Is `–reflink=auto` safe to set as default for cp

btrfscpdeduplication

I am currently a user of BTRFS and would like to take advantage of the CoW such that when files are copied on the same btrfs filesystem, they are automatically deduplicated by reusing the existing extent. There are two ways I can think to do this:

Solution one (Local)

I could simply set an alias in my .bashrc so that whenever I call cp it automatically appends the --reflink=auto flag.

alias cp='cp --reflink=auto'

Solution two (Global)

The other solution I can think of would be to create /usr/local/bin/cp that has a higher precedence in the PATH variable. The script would be something along the lines of:

#!/bin/sh

CP=/bin/cp

exec $CP --reflink=auto $*

I do not think it would be a good idea to replace /bin/cp as updates of coreutils will end up overwriting my changes. This would however hopefully mean that applications that call cp from the PATH (rather than directly through /bin/cp) will always automatically use reflinks.

Question

Is there any argument against this, or any situations where having this imposed would cause a problem? I assume by having it set to auto it will automatically determine if the underlying file systems support reflinks and if they are on the same device, use reflinks meaning that there won't be a problem when I connect an external ext4 filesystem or am copying between btrfs filesystems?

I have read Why is cp –reflink=auto not the default behaviour? and it would seem the main argument is that cp may be used to create a backup of a file but then I would argue that for me, I would rather be able to consume less space locally and have the data duplicated to another machine completely, where I am aiming to backup data. In this case, would implemented solution 2 be safe to do?

In terms of minimising the local disk space usage, I have seen the suggestion for setting --sparse=always so I suppose a similar question applies for this.

Best Answer

Note that there's a problem in your code. Leaving $* unquoted never makes sense. $* is the concatenation of the positional parameters with the first character of $IFS. And then, though there are some variations in behaviour when IFS is empty, that is then subject to word splitting and filename generation. Here, you want:

#!/bin/sh -
exec /bin/cp --reflink=auto "$@"

"$@" expands to all the positional parameters as separate arguments.

If you want to update /bin/cp and the change to be preserved upon updates, then most systems will have a canonical way to do that.
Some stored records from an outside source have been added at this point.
**config.mk**
```make
export PLATFORM = sky130hd
export DESIGN_NAME = demux_1to2_reg
export DESIGN_NICKNAME = d
export VERILOG_FILES = /design/src/rtl/demux_pkg.sv /design/src/rtl/demux_1to2_reg_out_slot.sv /design/src/rtl/demux_1to2_reg.sv
export SDC_FILE = /design/constraint.sdc
export NUM_CORES = 1
export LEC_CHECK = 0
export CAP_MARGIN = 15
export CORE_MARGIN = 4
export CORE_UTILIZATION = 40
export CTS_CLUSTER_SIZE = 40
export DETAILED_ROUTE_END_ITERATION = 16
export PLACE_DENSITY = 0.76
export SLEW_MARGIN = 15
export SYNTH_ARGS = -nofsm -noshare
export SYNTH_HDL_FRONTEND = slang
export SYNTH_SLANG_ARGS = --single-unit
```
**constraint.sdc**
```tcl
create_clock -name clk -period 2.6 [get_ports clk]
set_input_delay 0.52 -clock clk [delete_from_list [all_inputs] [get_ports clk]]
set_output_delay 0.52 -clock clk [all_outputs]
set_load 0.03 [all_outputs]
```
On Debian and derivatives, you'd do:

$ sudo dpkg-divert --local --rename /bin/cp
Adding 'local diversion of /bin/cp to /bin/cp.distrib'

Then write /bin/cp as:

#! /bin/sh -
exec "$0.distrib" --reflink=auto "$@"

Every update of coreutils will update cp.distrib instead of cp.
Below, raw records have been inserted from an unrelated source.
### src/rtl/piso_tx.sv
// rtl/piso_tx.sv - parallel-in serial-out transmitter, MSB first, with gapless reload
//
// Purpose: accepts a WIDTH-bit word through a valid/ready handshake and
// emits it one bit per clock, MSB first. A new word can be taken on the
// last bit of the current one, so consecutive words stream without a gap.
//
// Ports:
//   clk        - single clock, all state changes on its rising edge
//   reset      - asynchronous, active-low reset
//   load_valid - data_in holds a word to transmit
//   data_in    - parallel word, sampled only on an accepted load
//   load_ready - block accepts a word this cycle (combinational)
//   ser_out    - serial data bit, MSB first
//   ser_valid  - ser_out carries a valid bit this cycle
//   done       - one-cycle pulse on the last bit of a word
module piso_tx #(
  parameter int WIDTH = 8
) (
  input  logic             clk,
  input  logic             reset,
  input  logic             load_valid,
  input  logic [WIDTH-1:0] data_in,
  output logic             load_ready,
  output logic             ser_out,
  output logic             ser_valid,
  output logic             done
);

  localparam int CW = $clog2(WIDTH);
  localparam logic [CW-1:0] LAST_CNT = CW'(WIDTH - 1);

  typedef enum logic {
    IDLE  = 1'b0,
    SHIFT = 1'b1
  } state_t;

  state_t           r_state;
  state_t           w_state_next;
  logic [WIDTH-1:0] r_shreg;
  logic [WIDTH-1:0] w_shreg_next;
  logic [CW-1:0]    r_cnt;
  logic [CW-1:0]    w_cnt_next;
  logic             w_last;
  logic             w_load;

  always_ff @(posedge clk or negedge reset) begin
    if (!reset) begin
      r_state <= IDLE;
      r_shreg <= '0;
      r_cnt   <= '0;
    end else begin
      r_state <= w_state_next;
      r_shreg <= w_shreg_next;
      r_cnt   <= w_cnt_next;
    end
  end

  always_comb begin
    w_state_next = r_state;
    w_shreg_next = r_shreg;
    w_cnt_next   = r_cnt;

    // The counter reaching zero marks the bit currently on ser_out as the
    // last of its word; that is the only SHIFT cycle open to a new load.
    w_last     = (r_state == SHIFT) && (r_cnt == '0);
    load_ready = (r_state == IDLE) || w_last;
    w_load     = load_valid && load_ready;

    ser_valid  = (r_state == SHIFT);
    ser_out    = (r_state == SHIFT) ? r_shreg[WIDTH-1] : 1'b0;
    done       = w_last;

    case (r_state)
      IDLE: begin
        if (w_load) begin
          w_state_next = SHIFT;
          w_shreg_next = data_in;
          w_cnt_next   = LAST_CNT;
        end
      end
      SHIFT: begin
        if (w_load) begin
          // Reload on the last bit keeps the stream gapless.
          w_shreg_next = data_in;
          w_cnt_next   = LAST_CNT;
        end else if (w_last) begin
          w_state_next = IDLE;
          w_shreg_next = '0;
          w_cnt_next   = '0;
        end else begin
          w_shreg_next = {r_shreg[WIDTH-2:0], 1'b0};
          w_cnt_next   = r_cnt - CW'(1);
        end
      end
      default: begin
        w_state_next = IDLE;
      end
    endcase
  end

endmodule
Note that there's a performance implication in that it needs to load and run sh before running cp. That's not as bad on Debian where /bin/sh is based on dash.
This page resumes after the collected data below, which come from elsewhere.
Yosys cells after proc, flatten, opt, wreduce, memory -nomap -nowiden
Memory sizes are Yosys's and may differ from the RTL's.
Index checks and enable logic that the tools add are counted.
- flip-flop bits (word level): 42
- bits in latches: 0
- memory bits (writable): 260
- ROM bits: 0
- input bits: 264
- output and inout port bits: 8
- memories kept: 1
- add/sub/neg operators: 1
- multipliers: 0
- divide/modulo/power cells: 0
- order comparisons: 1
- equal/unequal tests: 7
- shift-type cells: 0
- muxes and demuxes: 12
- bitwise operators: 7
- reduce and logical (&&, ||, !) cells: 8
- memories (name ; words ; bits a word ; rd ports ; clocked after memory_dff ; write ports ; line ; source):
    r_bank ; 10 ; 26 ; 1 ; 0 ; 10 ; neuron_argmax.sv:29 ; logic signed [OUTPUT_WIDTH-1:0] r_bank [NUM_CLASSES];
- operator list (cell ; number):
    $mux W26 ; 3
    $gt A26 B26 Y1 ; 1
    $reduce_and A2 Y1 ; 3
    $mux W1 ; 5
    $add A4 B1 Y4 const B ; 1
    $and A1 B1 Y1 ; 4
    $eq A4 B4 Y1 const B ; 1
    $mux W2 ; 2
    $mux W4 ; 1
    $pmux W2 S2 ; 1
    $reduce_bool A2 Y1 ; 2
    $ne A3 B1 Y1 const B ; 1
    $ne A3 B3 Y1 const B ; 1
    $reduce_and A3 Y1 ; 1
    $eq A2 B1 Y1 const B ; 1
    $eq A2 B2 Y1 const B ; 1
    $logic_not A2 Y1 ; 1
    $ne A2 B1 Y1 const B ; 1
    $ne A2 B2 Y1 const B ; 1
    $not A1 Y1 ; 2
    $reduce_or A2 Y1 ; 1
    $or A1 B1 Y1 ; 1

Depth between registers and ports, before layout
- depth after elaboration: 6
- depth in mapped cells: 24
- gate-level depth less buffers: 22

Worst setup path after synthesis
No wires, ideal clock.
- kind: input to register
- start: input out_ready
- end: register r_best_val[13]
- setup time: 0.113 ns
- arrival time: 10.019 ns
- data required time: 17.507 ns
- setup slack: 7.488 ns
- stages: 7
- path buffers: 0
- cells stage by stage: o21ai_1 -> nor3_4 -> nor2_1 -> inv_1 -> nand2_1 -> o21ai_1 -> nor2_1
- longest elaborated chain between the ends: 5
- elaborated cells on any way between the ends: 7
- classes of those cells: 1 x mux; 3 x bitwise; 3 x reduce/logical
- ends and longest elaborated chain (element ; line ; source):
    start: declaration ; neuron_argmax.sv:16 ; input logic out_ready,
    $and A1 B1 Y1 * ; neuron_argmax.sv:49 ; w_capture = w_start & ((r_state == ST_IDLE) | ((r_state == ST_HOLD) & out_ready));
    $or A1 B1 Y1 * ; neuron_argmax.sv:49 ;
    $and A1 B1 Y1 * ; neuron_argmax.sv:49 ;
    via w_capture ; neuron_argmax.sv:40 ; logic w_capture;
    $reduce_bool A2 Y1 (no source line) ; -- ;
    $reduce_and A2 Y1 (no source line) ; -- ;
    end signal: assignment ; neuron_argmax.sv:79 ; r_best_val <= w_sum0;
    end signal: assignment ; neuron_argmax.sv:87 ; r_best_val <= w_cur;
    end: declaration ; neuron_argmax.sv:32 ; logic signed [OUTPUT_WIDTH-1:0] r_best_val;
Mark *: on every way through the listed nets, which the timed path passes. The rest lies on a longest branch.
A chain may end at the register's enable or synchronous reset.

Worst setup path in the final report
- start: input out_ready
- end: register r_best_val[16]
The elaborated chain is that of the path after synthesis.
That also means error messages and help messages will mention cp.distrib instead of cp:

$ cp
/bin/cp.distrib: missing file operand
Try '/bin/cp.distrib --help' for more information.

That last part, you can work around by writing the script as:

#! /bin/bash -
exec -a "$0" "$0.distrib" --reflink=auto "$@"

(same with ksh93 or zsh all like bash bloated shells compared to dash though).

It will not be strictly equivalent as $0 will contain the path to that script as opposed to the argv[0] cp initially received but at least it will be something like /bin/cp instead of /bin/cp.distrib.